• [Required action] Please print the records below exactly as they are.

• [Saved entries]
File: src/rtl/vp_result_packer_if.sv
// rtl/vp_result_packer_if.sv - byte-in / word-out handshake bundle for vp_result_packer
// drop_count is present only when VP_PACK_DROP_CNT_EN is defined.
interface vp_result_packer_if #(
  parameter int LVL_W = 3
);
  logic [7:0]       f;
  logic             f_valid;
  logic             flush;
  logic [31:0]      out_data;
  logic [2:0]       out_bytes;
  logic             out_valid;
  logic             out_ready;
  logic [LVL_W-1:0] level;
  logic             overflow;
  logic             clear_ovf;
`ifdef VP_PACK_DROP_CNT_EN
  logic [7:0]       drop_count;

  modport slave (
    input  f, f_valid, flush, out_ready, clear_ovf,
    output out_data, out_bytes, out_valid, level, overflow, drop_count
  );
  modport master (
    output f, f_valid, flush, out_ready, clear_ovf,
    input  out_data, out_bytes, out_valid, level, overflow, drop_count
  );
`else
  modport slave (
    input  f, f_valid, flush, out_ready, clear_ovf,
    output out_data, out_bytes, out_valid, level, overflow
  );
  modport master (
    output f, f_valid, flush, out_ready, clear_ovf,
    input  out_data, out_bytes, out_valid, level, overflow
  );
`endif
endinterface

File: src/rtl/vp_result_packer.sv
// rtl/vp_result_packer.sv - packs the 8-bit result stream into 32-bit words behind a small FIFO
// Optional VP_PACK_DROP_CNT_EN adds a saturating dropped-word counter.
module vp_result_packer #(
  parameter int FIFO_DEPTH = 4,
  parameter int LVL_W      = 3
) (
  input  logic              clk,
  input  logic              reset,
  vp_result_packer_if.slave bus
);

  localparam int PTR_W = (FIFO_DEPTH > 1) ? $clog2(FIFO_DEPTH) : 1;

  logic [1:0]       r_lane;
  logic [7:0]       r_b0;
  logic [7:0]       r_b1;
  logic [7:0]       r_b2;
  logic [31:0]      r_mem_data  [FIFO_DEPTH];
  logic [2:0]       r_mem_bytes [FIFO_DEPTH];
  logic [PTR_W-1:0] r_rd_ptr;
  logic [PTR_W-1:0] r_wr_ptr;
  logic [LVL_W-1:0] r_level;
  logic             r_out_valid;
  logic             r_overflow;

  logic [31:0]      w_raw;
  logic [31:0]      w_word;
  logic [2:0]       w_cnt;
  logic             w_push;
  logic             w_pop;
  logic             w_full;
  logic             w_accept;
  logic             w_drop;
  logic [LVL_W-1:0] w_level_nxt;

  // The incoming byte is merged into its lane first so flush+f_valid pushes lane+1 bytes.
  always_comb begin
    w_raw = {8'h00, r_b2, r_b1, r_b0};
    if (bus.f_valid) begin
      w_raw[{r_lane, 3'b000} +: 8] = bus.f;
    end
    w_cnt  = {1'b0, r_lane} + {2'b00, bus.f_valid};
    w_push = (w_cnt == 3'd4) || (bus.flush && (w_cnt != 3'd0));
    w_word = '0;
    for (int i = 0; i < 4; i++) begin
      if (3'(i) < w_cnt) begin
        w_word[i*8 +: 8] = w_raw[i*8 +: 8];
      end
    end
  end

  always_comb begin
    w_full      = (r_level == LVL_W'(FIFO_DEPTH));
    w_pop       = r_out_valid && bus.out_ready;
    w_accept    = w_push && (!w_full || w_pop);
    w_drop      = w_push && !w_accept;
    w_level_nxt = r_level + LVL_W'(w_accept) - LVL_W'(w_pop);
  end

  always_ff @(posedge clk or negedge reset) begin
    if (!reset) begin
      r_lane <= 2'd0;
      r_b0   <= 8'h00;
      r_b1   <= 8'h00;
      r_b2   <= 8'h00;
    end else if (w_push) begin
      r_lane <= 2'd0;
    end else if (bus.f_valid) begin
      r_lane <= r_lane + 2'd1;
      case (r_lane)
        2'd0:    r_b0 <= bus.f;
        2'd1:    r_b1 <= bus.f;
        default: r_b2 <= bus.f;
      endcase
    end
  end

  always_ff @(posedge clk or negedge reset) begin
    if (!reset) begin
      for (int i = 0; i < FIFO_DEPTH; i++) begin
        r_mem_data[i]  <= '0;
        r_mem_bytes[i] <= '0;
      end
      r_rd_ptr    <= '0;
      r_wr_ptr    <= '0;
      r_level     <= '0;
      r_out_valid <= 1'b0;
    end else begin
      if (w_accept) begin
        r_mem_data[r_wr_ptr]  <= w_word;
        r_mem_bytes[r_wr_ptr] <= w_cnt;
        r_wr_ptr              <= r_wr_ptr + PTR_W'(1);
      end
      if (w_pop) begin
        r_rd_ptr <= r_rd_ptr + PTR_W'(1);
      end
      r_level     <= w_level_nxt;
      r_out_valid <= (w_level_nxt != '0);
    end
  end

  // A drop in the same cycle as clear_ovf keeps the flag set.
  always_ff @(posedge clk or negedge reset) begin
    if (!reset) begin
      r_overflow <= 1'b0;
    end else if (w_drop) begin
      r_overflow <= 1'b1;
    end else if (bus.clear_ovf) begin
      r_overflow <= 1'b0;
    end
  end

`ifdef VP_PACK_DROP_CNT_EN
  logic [7:0] r_drop_cnt;

  always_ff @(posedge clk or negedge reset) begin
    if (!reset) begin
      r_drop_cnt <= 8'd0;
    end else if (w_drop && bus.clear_ovf) begin
      r_drop_cnt <= 8'd1;
    end else if (w_drop) begin
      if (r_drop_cnt != 8'hff) begin
        r_drop_cnt <= r_drop_cnt + 8'd1;
      end
    end else if (bus.clear_ovf) begin
      r_drop_cnt <= 8'd0;
    end
  end

  assign bus.drop_count = r_drop_cnt;
`endif

  assign bus.out_data  = r_mem_data[r_rd_ptr];
  assign bus.out_bytes = r_mem_bytes[r_rd_ptr];
  assign bus.out_valid = r_out_valid;
  assign bus.level     = r_level;
  assign bus.overflow  = r_overflow;

endmodule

• [Result below]
File: src/rtl/vp_result_packer_if.sv
// rtl/vp_result_packer_if.sv - byte-in / word-out handshake bundle for vp_result_packer
// drop_count is present only when VP_PACK_DROP_CNT_EN is defined.
interface vp_result_packer_if #(
  parameter int LVL_W = 3
);
  logic [7:0]       f;
  logic             f_valid;
  logic             flush;
  logic [31:0]      out_data;
  logic [2:0]       out_bytes;
  logic             out_valid;
  logic             out_ready;
  logic [LVL_W-1:0] level;
  logic             overflow;
  logic             clear_ovf;
`ifdef VP_PACK_DROP_CNT_EN
  logic [7:0]       drop_count;

  modport slave (
    input  f, f_valid, flush, out_ready, clear_ovf,
    output out_data, out_bytes, out_valid, level, overflow, drop_count
  );
  modport master (
    output f, f_valid, flush, out_ready, clear_ovf,
    input  out_data, out_bytes, out_valid, level, overflow, drop_count
  );
`else
  modport slave (
    input  f, f_valid, flush, out_ready, clear_ovf,
    output out_data, out_bytes, out_valid, level, overflow
  );
  modport master (
    output f, f_valid, flush, out_ready, clear_ovf,
    input  out_data, out_bytes, out_valid, level, overflow
  );
`endif
endinterface

File: src/rtl/vp_result_packer.sv
// rtl/vp_result_packer.sv - packs the 8-bit result stream into 32-bit words behind a small FIFO
// Optional VP_PACK_DROP_CNT_EN adds a saturating dropped-word counter.
module vp_result_packer #(
  parameter int FIFO_DEPTH = 4,
  parameter int LVL_W      = 3
) (
  input  logic              clk,
  input  logic              reset,
  vp_result_packer_if.slave bus
);

  localparam int PTR_W = (FIFO_DEPTH > 1) ? $clog2(FIFO_DEPTH) : 1;

  logic [1:0]       r_lane;
  logic [7:0]       r_b0;
  logic [7:0]       r_b1;
  logic [7:0]       r_b2;
  logic [31:0]      r_mem_data  [FIFO_DEPTH];
  logic [2:0]       r_mem_bytes [FIFO_DEPTH];
  logic [PTR_W-1:0] r_rd_ptr;
  logic [PTR_W-1:0] r_wr_ptr;
  logic [LVL_W-1:0] r_level;
  logic             r_out_valid;
  logic             r_overflow;

  logic [31:0]      w_raw;
  logic [31:0]      w_word;
  logic [2:0]       w_cnt;
  logic             w_push;
  logic             w_pop;
  logic             w_full;
  logic             w_accept;
  logic             w_drop;
  logic [LVL_W-1:0] w_level_nxt;

  // The incoming byte is merged into its lane first so flush+f_valid pushes lane+1 bytes.
  always_comb begin
    w_raw = {8'h00, r_b2, r_b1, r_b0};
    if (bus.f_valid) begin
      w_raw[{r_lane, 3'b000} +: 8] = bus.f;
    end
    w_cnt  = {1'b0, r_lane} + {2'b00, bus.f_valid};
    w_push = (w_cnt == 3'd4) || (bus.flush && (w_cnt != 3'd0));
    w_word = '0;
    for (int i = 0; i < 4; i++) begin
      if (3'(i) < w_cnt) begin
        w_word[i*8 +: 8] = w_raw[i*8 +: 8];
      end
    end
  end

  always_comb begin
    w_full      = (r_level == LVL_W'(FIFO_DEPTH));
    w_pop       = r_out_valid && bus.out_ready;
    w_accept    = w_push && (!w_full || w_pop);
    w_drop      = w_push && !w_accept;
    w_level_nxt = r_level + LVL_W'(w_accept) - LVL_W'(w_pop);
  end

  always_ff @(posedge clk or negedge reset) begin
    if (!reset) begin
      r_lane <= 2'd0;
      r_b0   <= 8'h00;
      r_b1   <= 8'h00;
      r_b2   <= 8'h00;
    end else if (w_push) begin
      r_lane <= 2'd0;
    end else if (bus.f_valid) begin
      r_lane <= r_lane + 2'd1;
      case (r_lane)
        2'd0:    r_b0 <= bus.f;
        2'd1:    r_b1 <= bus.f;
        default: r_b2 <= bus.f;
      endcase
    end
  end

  always_ff @(posedge clk or negedge reset) begin
    if (!reset) begin
      for (int i = 0; i < FIFO_DEPTH; i++) begin
        r_mem_data[i]  <= '0;
        r_mem_bytes[i] <= '0;
      end
      r_rd_ptr    <= '0;
      r_wr_ptr    <= '0;
      r_level     <= '0;
      r_out_valid <= 1'b0;
    end else begin
      if (w_accept) begin
        r_mem_data[r_wr_ptr]  <= w_word;
        r_mem_bytes[r_wr_ptr] <= w_cnt;
        r_wr_ptr              <= r_wr_ptr + PTR_W'(1);
      end
      if (w_pop) begin
        r_rd_ptr <= r_rd_ptr + PTR_W'(1);
      end
      r_level     <= w_level_nxt;
      r_out_valid <= (w_level_nxt != '0);
    end
  end

  // A drop in the same cycle as clear_ovf keeps the flag set.
  always_ff @(posedge clk or negedge reset) begin
    if (!reset) begin
      r_overflow <= 1'b0;
    end else if (w_drop) begin
      r_overflow <= 1'b1;
    end else if (bus.clear_ovf) begin
      r_overflow <= 1'b0;
    end
  end

`ifdef VP_PACK_DROP_CNT_EN
  logic [7:0] r_drop_cnt;

  always_ff @(posedge clk or negedge reset) begin
    if (!reset) begin
      r_drop_cnt <= 8'd0;
    end else if (w_drop && bus.clear_ovf) begin
      r_drop_cnt <= 8'd1;
    end else if (w_drop) begin
      if (r_drop_cnt != 8'hff) begin
        r_drop_cnt <= r_drop_cnt + 8'd1;
      end
    end else if (bus.clear_ovf) begin
      r_drop_cnt <= 8'd0;
    end
  end

  assign bus.drop_count = r_drop_cnt;
`endif

  assign bus.out_data  = r_mem_data[r_rd_ptr];
  assign bus.out_bytes = r_mem_bytes[r_rd_ptr];
  assign bus.out_valid = r_out_valid;
  assign bus.level     = r_level;
  assign bus.overflow  = r_overflow;

endmodule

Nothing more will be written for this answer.